**Introduction**

This repository contains the code and demo data for: 
- [1] _Estimating Social Influence from Observational Data_

If you use this code please cite [1].   
The paper can be found (ADD LINK) here (preprint).  
 
Social influence the causal inference problem of determining how users affect the behavior of their friends in a network.
For example, if a user shares a news article today and tomorrow, her friend does the same, we want to know if the 
article sharing behavior of the friend was caused by the user.
The paper introduces the Poisson Influence Factorization (PIF) algorithm for estimating social influence from observed network and behavior data.
The algorithm uses the observed data to estimate the latent preferences people have for behaviors, and for forming social ties. These latent preferences
are confounders: they may explain much of the shared behavior that friends exhibit.

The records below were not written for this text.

File: config.mk
export PLATFORM = sky130hd
export DESIGN_NAME = reset_sequencer
export DESIGN_NICKNAME = d
export VERILOG_FILES = /design/src/rtl/reset_sequencer.sv
export SDC_FILE = /design/constraint.sdc
export NUM_CORES = 1
export LEC_CHECK = 0
export CORE_ASPECT_RATIO = 0.6
export CORE_UTILIZATION = 29
export CTS_CLUSTER_DIAMETER = 100
export CTS_CLUSTER_SIZE = 10
export DETAILED_ROUTE_END_ITERATION = 10
export HOLD_SLACK_MARGIN = 0.12
export PLACE_DENSITY = 0.52
export SYNTH_ARGS = -nofsm -noshare
export SYNTH_HDL_FRONTEND = slang
export SYNTH_SLANG_ARGS = --single-unit
File: constraint.sdc
create_clock -name target_clk -period 2.34 [get_ports target_clk]
set_input_delay 0.351 -clock target_clk [delete_from_list [all_inputs] [get_ports target_clk]]
set_output_delay 0.351 -clock target_clk [all_outputs]
set_load 0.02 [all_outputs]
File: src/rtl/reset_sequencer.sv
// Releases NUM_STAGES downstream reset domains one at a time: hold, release, then
// wait (bounded) for that domain's ready before moving on. Software can restart it.
module reset_sequencer #(
    parameter int NUM_STAGES  = 4,
    parameter int HOLD_CYCLES = 16,
    parameter int ACK_TIMEOUT = 256
) (
    input  logic                  target_clk,
    input  logic                  target_rst,
    input  logic                  sw_rst_req,
    input  logic [NUM_STAGES-1:0] stage_ack,
    output logic [NUM_STAGES-1:0] stage_rst,
    output logic                  seq_done,
    output logic                  seq_timeout,
    output logic [1:0]            seq_state
);

    localparam int CNT_MAX = (HOLD_CYCLES > ACK_TIMEOUT) ? HOLD_CYCLES : ACK_TIMEOUT;
    localparam int CNT_W   = (CNT_MAX > 1) ? $clog2(CNT_MAX) : 1;
    localparam int IDX_W   = (NUM_STAGES > 1) ? $clog2(NUM_STAGES) : 1;

    localparam logic [CNT_W-1:0]      CNT_ZERO   = {CNT_W{1'b0}};
    localparam logic [CNT_W-1:0]      CNT_ONE    = CNT_W'(1);
    localparam logic [CNT_W-1:0]      HOLD_LAST  = CNT_W'(HOLD_CYCLES - 1);
    localparam logic [CNT_W-1:0]      ACK_LAST   = CNT_W'(ACK_TIMEOUT - 1);
    localparam logic [IDX_W-1:0]      IDX_ZERO   = {IDX_W{1'b0}};
    localparam logic [IDX_W-1:0]      IDX_ONE    = IDX_W'(1);
    localparam logic [IDX_W-1:0]      IDX_LAST   = IDX_W'(NUM_STAGES - 1);
    localparam logic [NUM_STAGES-1:0] STAGES_ALL = {NUM_STAGES{1'b1}};
    localparam logic [NUM_STAGES-1:0] STAGES_NONE = {NUM_STAGES{1'b0}};
    localparam logic [NUM_STAGES-1:0] STAGE_ONE  = NUM_STAGES'(1);

    typedef enum logic [1:0] {
        ST_HOLD     = 2'd0,
        ST_WAIT_ACK = 2'd1,
        ST_DONE     = 2'd2
    } state_e;

    state_e                  state_q, state_d;
    logic [CNT_W-1:0]        cnt_q, cnt_d;
    logic [IDX_W-1:0]        idx_q, idx_d;
    logic [NUM_STAGES-1:0]   stage_rst_q, stage_rst_d;
    logic                    done_q, done_d;
    logic                    timeout_q, timeout_d;

    logic [NUM_STAGES-1:0]   sel_s;
    logic                    ack_s;
    logic                    hold_end_s;
    logic                    ack_end_s;
    logic                    last_s;

    // Decode of the stage currently being sequenced; other ack bits never reach the FSM.
    always_comb begin
        sel_s      = STAGE_ONE << idx_q;
        ack_s      = |(stage_ack & sel_s);
        hold_end_s = (cnt_q == HOLD_LAST);
        ack_end_s  = (cnt_q == ACK_LAST);
        last_s     = (idx_q == IDX_LAST);
    end

    // Next-state and next-output logic; a software request behaves exactly like reset.
    always_comb begin
        state_d     = state_q;
        cnt_d       = cnt_q;
        idx_d       = idx_q;
        stage_rst_d = stage_rst_q;
        done_d      = done_q;
        timeout_d   = timeout_q;

        if (sw_rst_req) begin
            state_d     = ST_HOLD;
            cnt_d       = CNT_ZERO;
            idx_d       = IDX_ZERO;
            stage_rst_d = STAGES_ALL;
            done_d      = 1'b0;
            timeout_d   = 1'b0;
        end else begin
            case (state_q)
                ST_HOLD: begin
                    if (hold_end_s) begin
                        stage_rst_d = stage_rst_q & ~sel_s;
                        cnt_d       = CNT_ZERO;
                        state_d     = ST_WAIT_ACK;
                    end else begin
                        cnt_d = cnt_q + CNT_ONE;
                    end
                end
                ST_WAIT_ACK: begin
                    if (ack_s || ack_end_s) begin
                        // An ack arriving on the timeout edge still counts as a clean ack.
                        if (ack_s) begin
                            timeout_d = timeout_q;
                        end else begin
                            timeout_d = 1'b1;
                        end
                        cnt_d = CNT_ZERO;
                        if (last_s) begin
                            state_d = ST_DONE;
                            done_d  = 1'b1;
                        end else begin
                            idx_d   = idx_q + IDX_ONE;
                            state_d = ST_HOLD;
                        end
                    end else begin
                        cnt_d = cnt_q + CNT_ONE;
                    end
                end
                ST_DONE: begin
                    stage_rst_d = STAGES_NONE;
                    done_d      = 1'b1;
                end
                default: begin
                    state_d     = ST_HOLD;
                    cnt_d       = CNT_ZERO;
                    idx_d       = IDX_ZERO;
                    stage_rst_d = STAGES_ALL;
                    done_d      = 1'b0;
                    timeout_d   = 1'b0;
                end
            endcase
        end
    end

    // State and output registers with synchronous reset from the reset generator.
    always_ff @(posedge target_clk) begin
        if (target_rst) begin
            state_q     <= ST_HOLD;
            cnt_q       <= CNT_ZERO;
            idx_q       <= IDX_ZERO;
            stage_rst_q <= STAGES_ALL;
            done_q      <= 1'b0;
            timeout_q   <= 1'b0;
        end else begin
            state_q     <= state_d;
            cnt_q       <= cnt_d;
            idx_q       <= idx_d;
            stage_rst_q <= stage_rst_d;
            done_q      <= done_d;
            timeout_q   <= timeout_d;
        end
    end

    assign stage_rst   = stage_rst_q;
    assign seq_done    = done_q;
    assign seq_timeout = timeout_q;
    assign seq_state   = state_q;

endmodule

Put simply, the two users who shared articles may have done so
simply because they liked the article, and the hidden reasons they like the article also caused them to be friends in the first place.
preferences for different 
The PIF algorithm uses probabilistic factor models to estimates latent variables from network and behavior data, and uses them in a causal adjustment procedure
to estimate influence.
The demo data involves a real social network called Pokec, and simulated item purchases.

**Requirements** 

The code has been tested on Python 3.6.9 with the following packages:
```bash
conda==4.7.12
numpy==1.16.4
pandas==0.25.0
scikit-learn==0.21.2
scipy==1.3.0
```

It is possible to install the dependencies using pip:
```bash
pip install -r requirements.txt
```

**Instructions**

To run the code with a particular choice of parameters, type on a terminal inside the directory ```/src```:
```bash
python -m pokec.run_experiment
``` 
The default output file will be ```./out/conf=(50, 50);conf_type=both.npz``` (with the default values of the parameters).  To load the results, use for instance the python commands:
```bash
import numpy as np 
infile = './out/conf=(50, 50);conf_type=both.npz'
res = np.load(infile)
```
The fitted results can be accessed using  ```res['fitted']```, the ground truth with  ```res['true']```.  
You can change the default parameters by passing them via command line with the corresponding flag. 

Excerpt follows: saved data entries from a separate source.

### config.mk
export PLATFORM = sky130hd
export DESIGN_NAME = mac_result_serializer
export DESIGN_NICKNAME = d
export VERILOG_FILES = /design/src/rtl/mac_result_serializer.sv
export SDC_FILE = /design/constraint.sdc
export NUM_CORES = 1
export LEC_CHECK = 0
export CORE_UTILIZATION = 40
export DETAILED_ROUTE_END_ITERATION = 12
export REMOVE_ABC_BUFFERS = 1
export SLEW_MARGIN = 20
export SYNTH_ARGS = -nofsm -noshare
export SYNTH_HDL_FRONTEND = slang
export SYNTH_SLANG_ARGS = --single-unit
### constraint.sdc
create_clock -name clk -period 8.7 [get_ports clk]
set_clock_uncertainty 0.1 [all_clocks]
set_input_delay 0.87 -clock clk [delete_from_list [all_inputs] [get_ports clk]]
set_output_delay 0.87 -clock clk [all_outputs]
set_load 0.005 [all_outputs]
### src/rtl/mac_result_serializer.sv
// mac_result_serializer: takes mac_top's flattened C bank in one handshaked read, then streams it one element per cycle.
// Optional build macro MAC_SER_COL_MAJOR_EN switches emission order to column-major.
module mac_result_serializer #(
  parameter int param_M          = 4,
  parameter int param_N          = 4,
  parameter int DATA_WIDTH_FINAL = 16,
  localparam int ROW_W = (param_M > 1) ? $clog2(param_M) : 1,
  localparam int COL_W = (param_N > 1) ? $clog2(param_N) : 1
) (
  input  logic                                         clk,
  input  logic                                         rst,
  input  logic                                         mac_block2host_val,
  output logic                                         mac_block2host_rdy,
  output logic                                         mac_c_re,
  input  logic [param_M*param_N*DATA_WIDTH_FINAL-1:0]  mac_c_data_in,
  output logic                                         out_val,
  input  logic                                         out_rdy,
  output logic [DATA_WIDTH_FINAL-1:0]                  out_data,
  output logic [ROW_W-1:0]                             out_row,
  output logic [COL_W-1:0]                             out_col,
  output logic                                         out_last,
  output logic                                         busy,
  output logic                                         frame_done
);

  localparam int NUM_EL = param_M * param_N;
  localparam int CNT_W  = (NUM_EL > 1) ? $clog2(NUM_EL) : 1;

  localparam logic [ROW_W-1:0] ROW_LAST = ROW_W'(param_M - 1);
  localparam logic [COL_W-1:0] COL_LAST = COL_W'(param_N - 1);
  localparam logic [CNT_W-1:0] CNT_LAST = CNT_W'(NUM_EL - 1);

  typedef enum logic [2:0] {
    S_IDLE,
    S_READ,
    S_CAPTURE,
    S_STREAM,
    S_DONE
  } state_t;

  state_t                      state_q;
  logic [DATA_WIDTH_FINAL-1:0] buf_q [NUM_EL];
  logic [CNT_W-1:0]            cnt_q;

  logic [CNT_W-1:0]            cnt_nxt;
  logic [ROW_W-1:0]            row_nxt;
  logic [COL_W-1:0]            col_nxt;
  logic [CNT_W-1:0]            idx_nxt;

  // Position of the element that follows the one currently presented.
  always_comb begin
    // NOTE: every signal assigned here gets a default first, so no path can infer a latch.
    row_nxt = out_row;
    col_nxt = out_col;
    cnt_nxt = cnt_q + 1'b1;
`ifdef MAC_SER_COL_MAJOR_EN
    if (out_row == ROW_LAST) begin
      row_nxt = '0;
      col_nxt = out_col + 1'b1;
    end else begin
      row_nxt = out_row + 1'b1;
    end
`else
    if (out_col == COL_LAST) begin
      col_nxt = '0;
      row_nxt = out_row + 1'b1;
    end else begin
      col_nxt = out_col + 1'b1;
    end
`endif
    // Buffer stays row-major in both orders; only the walk differs.
    idx_nxt = CNT_W'(int'(row_nxt) * param_N + int'(col_nxt));
  end

  // NOTE: all state below is sequential and uses non-blocking assignments only.
  always_ff @(posedge clk) begin
    if (rst) begin
      state_q            <= S_IDLE;
      cnt_q              <= '0;
      mac_block2host_rdy <= 1'b0;
      mac_c_re           <= 1'b0;
      out_val            <= 1'b0;
      out_data           <= '0;
      out_row            <= '0;
      out_col            <= '0;
      out_last           <= 1'b0;
      busy               <= 1'b0;
      frame_done         <= 1'b0;
      // NOTE: the capture buffer is small and register-based, so clearing it on reset is cheap and intended.
      for (int i = 0; i < NUM_EL; i++) begin
        buf_q[i] <= '0;
      end
    end else begin
      case (state_q)
        S_IDLE: begin
          frame_done <= 1'b0;
          if (mac_block2host_val) begin
            state_q            <= S_READ;
            mac_block2host_rdy <= 1'b1;
            mac_c_re           <= 1'b1;
            busy               <= 1'b1;
          end
        end

        S_READ: begin
          mac_block2host_rdy <= 1'b0;
          mac_c_re           <= 1'b0;
          state_q            <= S_CAPTURE;
        end

        // mac_top read data is valid one cycle after c_re.
        S_CAPTURE: begin
          for (int i = 0; i < NUM_EL; i++) begin
            buf_q[i] <= mac_c_data_in[i*DATA_WIDTH_FINAL +: DATA_WIDTH_FINAL];
          end
          cnt_q    <= '0;
          out_val  <= 1'b1;
          out_data <= mac_c_data_in[DATA_WIDTH_FINAL-1:0];
          out_row  <= '0;
          out_col  <= '0;
          out_last <= (NUM_EL == 1);
          state_q  <= S_STREAM;
        end

        S_STREAM: begin
          if (out_rdy) begin
            if (out_last) begin
              out_val    <= 1'b0;
              out_last   <= 1'b0;
              frame_done <= 1'b1;
              state_q    <= S_DONE;
            end else begin
              cnt_q    <= cnt_nxt;
              out_row  <= row_nxt;
              out_col  <= col_nxt;
              out_data <= buf_q[idx_nxt];
              out_last <= (cnt_nxt == CNT_LAST);
            end
          end
        end

        S_DONE: begin
          frame_done <= 1'b0;
          busy       <= 1'b0;
          state_q    <= S_IDLE;
        end

        default: begin
          state_q <= S_IDLE;
        end
      endcase
    end
  end

endmodule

For a description of the list of flags and their default values, run:
```bash
python -m pokec.run_experiment --help
``` 

Alternatively, you can run a script to reproduce the results from the semi-simulated experiments (Table 3) in the paper (and include the additional PIF-variant studied in the appendix). This will run the code for all set of parameters presented in the paper.  
To use the code for this purpose, run all scripts from ```/src```.

1. Run the command
```./pokec/submit_scripts/submit_paper_experiment.sh```
The outputs will be written to ```../out/pokec_paper_results```.  
Running the whole set of experiments to replicate the paper's results can take approximately 3h-5h on a standard laptop, it can be much faster if launched in parallel (e.g. on a computational cluster). You can customize the range of parameters by directly modifying the executable ```./pokec/submit_scripts/submit_paper_experiment.sh```.

2. Use the command ```jupyter notebook``` and open ```./src/pokec/pokec_paper_results.ipynb``` and play the entire notebook. Table 3 in the paper (and the extra result from the appendix) should be reproduced exactly.